◆ Collected data entries:
········

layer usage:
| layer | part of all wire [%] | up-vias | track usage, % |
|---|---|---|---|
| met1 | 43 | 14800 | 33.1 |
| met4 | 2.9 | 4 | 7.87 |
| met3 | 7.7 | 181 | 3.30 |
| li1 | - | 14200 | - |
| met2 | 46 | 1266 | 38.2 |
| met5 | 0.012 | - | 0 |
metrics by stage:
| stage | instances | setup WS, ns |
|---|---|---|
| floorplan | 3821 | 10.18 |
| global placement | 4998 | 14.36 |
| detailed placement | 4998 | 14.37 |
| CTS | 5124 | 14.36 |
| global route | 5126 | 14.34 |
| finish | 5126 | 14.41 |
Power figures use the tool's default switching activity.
<file path="src/rtl/core/ber_pkg.sv">
`default_nettype none

package ber_pkg;

  localparam int unsigned RowW        = 64;
  localparam int unsigned CfgW        = 7;
  localparam int unsigned MaxWidthDef = 64;
  localparam int unsigned QueueDepth  = 2;

  localparam logic [CfgW-1:0] FrameWidthRst = CfgW'(64);

  typedef struct packed {
    logic [RowW-1:0] pixel_row;
    logic            last_row;
  } ber_in_t;

  typedef struct packed {
    logic [RowW-1:0] eroded_row;
    logic            frame_end;
  } ber_out_t;

  // Queue entry control: emit_row carries an eroded row, last adds the closing zero beat
  typedef struct packed {
    logic emit_row;
    logic last;
  } ber_cmd_t;

  localparam int unsigned CmdW = $bits(ber_cmd_t);

endpackage

`default_nettype wire

</file>
<file path="src/rtl/core/binary_erosion_3x3_rows_core.sv">
// 3x3 binary erosion of a bilevel image streamed one row per input beat. A set
// pixel survives only when all eight neighbours are set; pixels outside the
// image, and columns at or beyond frame_width (saturated to MAX_WIDTH), count
// as clear and read back as 0. The first row of a frame gives no output beat,
// each later row gives the eroded row above it, and the row flagged last_row
// also gives an all-zero beat with frame_end set, so a frame of N rows yields
// N output beats. The front stage takes one row every cycle while the queue is
// not full and computes the erosion combinationally; a two-entry queue feeds a
// registered output stage; each result passes the queue, then the output register.
// The sustained rate is one row per cycle while the receiver is ready, set by the
// output stage issuing one beat per cycle. Write frame_width between frames.
`default_nettype none

module binary_erosion_3x3_rows_core import ber_pkg::*; #(
  parameter int unsigned MAX_WIDTH = MaxWidthDef
) (
  input  wire logic            clk_i,
  input  wire logic            rst_ni,
  input  wire logic            cfg_we_i,
  input  wire logic [CfgW-1:0] cfg_wdata_i,
  input  wire logic            in_valid_i,
  output      logic            in_ready_o,
  input  wire ber_in_t         in_data_i,
  output      logic            out_valid_o,
  input  wire logic            out_ready_i,
  output      ber_out_t        out_data_o
);

  localparam int unsigned EntryW = CmdW + MAX_WIDTH;
  localparam int unsigned LvlW   = $clog2(QueueDepth + 1);

  logic                 push, pop, full, empty, pend_last;
  ber_cmd_t             push_cmd, pop_cmd;
  logic [MAX_WIDTH-1:0] push_row, pop_row;
  logic [LvlW-1:0]      level;

  ber_front #(
    .MaxWidth (MAX_WIDTH)
  ) u_front (
    .clk_i       (clk_i),
    .rst_ni      (rst_ni),
    .cfg_we_i    (cfg_we_i),
    .cfg_wdata_i (cfg_wdata_i),
    .in_valid_i  (in_valid_i),
    .in_ready_o  (in_ready_o),
    .in_data_i   (in_data_i),
    .full_i      (full),
    .push_o      (push),
    .push_cmd_o  (push_cmd),
    .push_row_o  (push_row)
  );

  ber_fifo #(
    .Width (EntryW),
    .Depth (QueueDepth)
  ) u_fifo (
    .clk_i       (clk_i),
    .rst_ni      (rst_ni),
    .push_i      (push),
    .push_data_i ({push_cmd, push_row}),
    .full_o      (full),
    .pop_i       (pop),
    .pop_data_o  ({pop_cmd, pop_row}),
    .empty_o     (empty),
    .level_o     (level)
  );

  ber_back #(
    .MaxWidth (MAX_WIDTH)
  ) u_back (
    .clk_i       (clk_i),
    .rst_ni      (rst_ni),
    .empty_i     (empty),
    .pop_o       (pop),
    .pop_cmd_i   (pop_cmd),
    .pop_row_i   (pop_row),
    .out_valid_o (out_valid_o),
    .out_ready_i (out_ready_i),
    .out_data_o  (out_data_o),
    .pend_last_o (pend_last)
  );

  a_end_beat_zero: assert property (@(posedge clk_i) disable iff (!rst_ni)
    out_valid_o && out_data_o.frame_end |-> out_data_o.eroded_row == '0)
    else $error("frame end beat carries pixels");

  a_pend_after_row: assert property (@(posedge clk_i) disable iff (!rst_ni)
    pend_last |-> out_valid_o && !out_data_o.frame_end)
    else $error("closing beat pending without a row beat in flight");

  a_queue_level: assert property (@(posedge clk_i) disable iff (!rst_ni)
    level <= LvlW'(QueueDepth))
    else $error("queue level out of range");

  a_no_lost_push: assert property (@(posedge clk_i) disable iff (!rst_ni)
    push |-> !full)
    else $error("entry pushed into full queue");

endmodule

`default_nettype wire

</file>
<file path="src/rtl/core/ber_front.sv">
`default_nettype none

module ber_front import ber_pkg::*; #(
  parameter int unsigned MaxWidth = MaxWidthDef
) (
  input  wire logic                clk_i,
  input  wire logic                rst_ni,
  input  wire logic                cfg_we_i,
  input  wire logic [CfgW-1:0]     cfg_wdata_i,
  input  wire logic                in_valid_i,
  output      logic                in_ready_o,
  input  wire ber_in_t             in_data_i,
  input  wire logic                full_i,
  output      logic                push_o,
  output      ber_cmd_t            push_cmd_o,
  output      logic [MaxWidth-1:0] push_row_o
);

  logic [CfgW-1:0]     width_q;
  logic [CfgW-1:0]     eff_width;
  logic [MaxWidth-1:0] mask;
  logic [MaxWidth-1:0] row;
  logic [MaxWidth-1:0] upper_q, upper_d;
  logic [MaxWidth-1:0] middle_q, middle_d;
  logic                have_mid_q, have_mid_d;
  logic                accept;
  logic                last;

  always_ff @(posedge clk_i or negedge rst_ni) begin
    if (!rst_ni) begin
      width_q <= FrameWidthRst;
    end else if (cfg_we_i) begin
      width_q <= cfg_wdata_i;
    end
  end

  assign eff_width = (width_q > CfgW'(MaxWidth)) ? CfgW'(MaxWidth) : width_q;

  always_comb begin
    for (int c = 0; c < MaxWidth; c++) begin
      mask[c] = (CfgW'(c) < eff_width);
    end
  end

  assign in_ready_o = ~full_i;
  assign accept     = in_valid_i & ~full_i;
  assign last       = in_data_i.last_row;
  assign row        = in_data_i.pixel_row[MaxWidth-1:0] & mask;

  assign push_o              = accept & (have_mid_q | last);
  assign push_cmd_o.emit_row = have_mid_q;
  assign push_cmd_o.last     = last;
  assign push_row_o = upper_q & middle_q & row
                    & (upper_q << 1) & (upper_q >> 1)
                    & (middle_q << 1) & (middle_q >> 1)
                    & (row << 1) & (row >> 1)
                    & mask;

  always_comb begin
    upper_d    = upper_q;
    middle_d   = middle_q;
    have_mid_d = have_mid_q;
    if (accept) begin
      if (last) begin
        upper_d    = '0;
        middle_d   = '0;
        have_mid_d = 1'b0;
      end else if (have_mid_q) begin
        upper_d  = middle_q;
        middle_d = row;
      end else begin
        upper_d    = '0;
        middle_d   = row;
        have_mid_d = 1'b1;
      end
    end
  end

  always_ff @(posedge clk_i or negedge rst_ni) begin
    if (!rst_ni) begin
      upper_q    <= '0;
      middle_q   <= '0;
      have_mid_q <= 1'b0;
    end else begin
      upper_q    <= upper_d;
      middle_q   <= middle_d;
      have_mid_q <= have_mid_d;
    end
  end

endmodule

`default_nettype wire

</file>
<file path="src/rtl/core/ber_fifo.sv">
`default_nettype none

module ber_fifo #(
  parameter int unsigned Width = 8,
  parameter int unsigned Depth = 2
) (
  input  wire logic                           clk_i,
  input  wire logic                           rst_ni,
  input  wire logic                           push_i,
  input  wire logic [Width-1:0]               push_data_i,
  output      logic                           full_o,
  input  wire logic                           pop_i,
  output      logic [Width-1:0]               pop_data_o,
  output      logic                           empty_o,
  output      logic [$clog2(Depth+1)-1:0]     level_o
);

  localparam int unsigned PtrW = (Depth > 1) ? $clog2(Depth) : 1;
  localparam int unsigned LvlW = $clog2(Depth + 1);

  logic [Width-1:0] mem_q [Depth];
  logic [PtrW-1:0]  wr_ptr_q, rd_ptr_q;
  logic [LvlW-1:0]  level_q;
  logic             do_push, do_pop;

  assign full_o     = (level_q == LvlW'(Depth));
  assign empty_o    = (level_q == '0);
  assign level_o    = level_q;
  assign do_push    = push_i & ~full_o;
  assign do_pop     = pop_i & ~empty_o;
  assign pop_data_o = mem_q[rd_ptr_q];

  always_ff @(posedge clk_i) begin
    if (do_push) begin
      mem_q[wr_ptr_q] <= push_data_i;
    end
  end

  always_ff @(posedge clk_i or negedge rst_ni) begin
    if (!rst_ni) begin
      wr_ptr_q <= '0;
      rd_ptr_q <= '0;
      level_q  <= '0;
    end else begin
      if (do_push) begin
        wr_ptr_q <= (wr_ptr_q == PtrW'(Depth - 1)) ? '0 : wr_ptr_q + PtrW'(1);
      end
      if (do_pop) begin
        rd_ptr_q <= (rd_ptr_q == PtrW'(Depth - 1)) ? '0 : rd_ptr_q + PtrW'(1);
      end
      if (do_push && !do_pop) begin
        level_q <= level_q + LvlW'(1);
      end else if (do_pop && !do_push) begin
        level_q <= level_q - LvlW'(1);
      end
    end
  end

endmodule

`default_nettype wire

</file>
<file path="src/rtl/core/ber_back.sv">
`default_nettype none

module ber_back import ber_pkg::*; #(
  parameter int unsigned MaxWidth = MaxWidthDef
) (
  input  wire logic                clk_i,
  input  wire logic                rst_ni,
  input  wire logic                empty_i,
  output      logic                pop_o,
  input  wire ber_cmd_t            pop_cmd_i,
  input  wire logic [MaxWidth-1:0] pop_row_i,
  output      logic                out_valid_o,
  input  wire logic                out_ready_i,
  output      ber_out_t            out_data_o,
  output      logic                pend_last_o
);

  logic     valid_q, valid_d;
  logic     pend_q, pend_d;
  ber_out_t out_q, out_d;
  logic     load;

  assign load = ~valid_q | out_ready_i;

  always_comb begin
    pop_o   = 1'b0;
    valid_d = valid_q;
    pend_d  = pend_q;
    out_d   = out_q;
    if (load) begin
      if (pend_q) begin
        // closing beat of the frame: last row erodes to zero
        valid_d          = 1'b1;
        pend_d           = 1'b0;
        out_d.eroded_row = '0;
        out_d.frame_end  = 1'b1;
      end else if (!empty_i) begin
        pop_o   = 1'b1;
        valid_d = 1'b1;
        if (pop_cmd_i.emit_row) begin
          out_d.eroded_row = RowW'(pop_row_i);
          out_d.frame_end  = 1'b0;
          pend_d           = pop_cmd_i.last;
        end else begin
          out_d.eroded_row = '0;
          out_d.frame_end  = 1'b1;
        end
      end else begin
        valid_d = 1'b0;
      end
    end
  end

  always_ff @(posedge clk_i or negedge rst_ni) begin
    if (!rst_ni) begin
      valid_q <= 1'b0;
      pend_q  <= 1'b0;
    end else begin
      valid_q <= valid_d;
      pend_q  <= pend_d;
    end
  end

  always_ff @(posedge clk_i) begin
    out_q <= out_d;
  end

  assign out_valid_o = valid_q;
  assign out_data_o  = out_q;
  assign pend_last_o = pend_q;

endmodule

`default_nettype wire

</file>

········

◆ Your instructions:
In the entries above, identify every line with the word "carries". Copy those lines.

◆ Result of the exercise:
  // Queue entry control: emit_row carries an eroded row, last adds the closing zero beat
    else $error("frame end beat carries pixels");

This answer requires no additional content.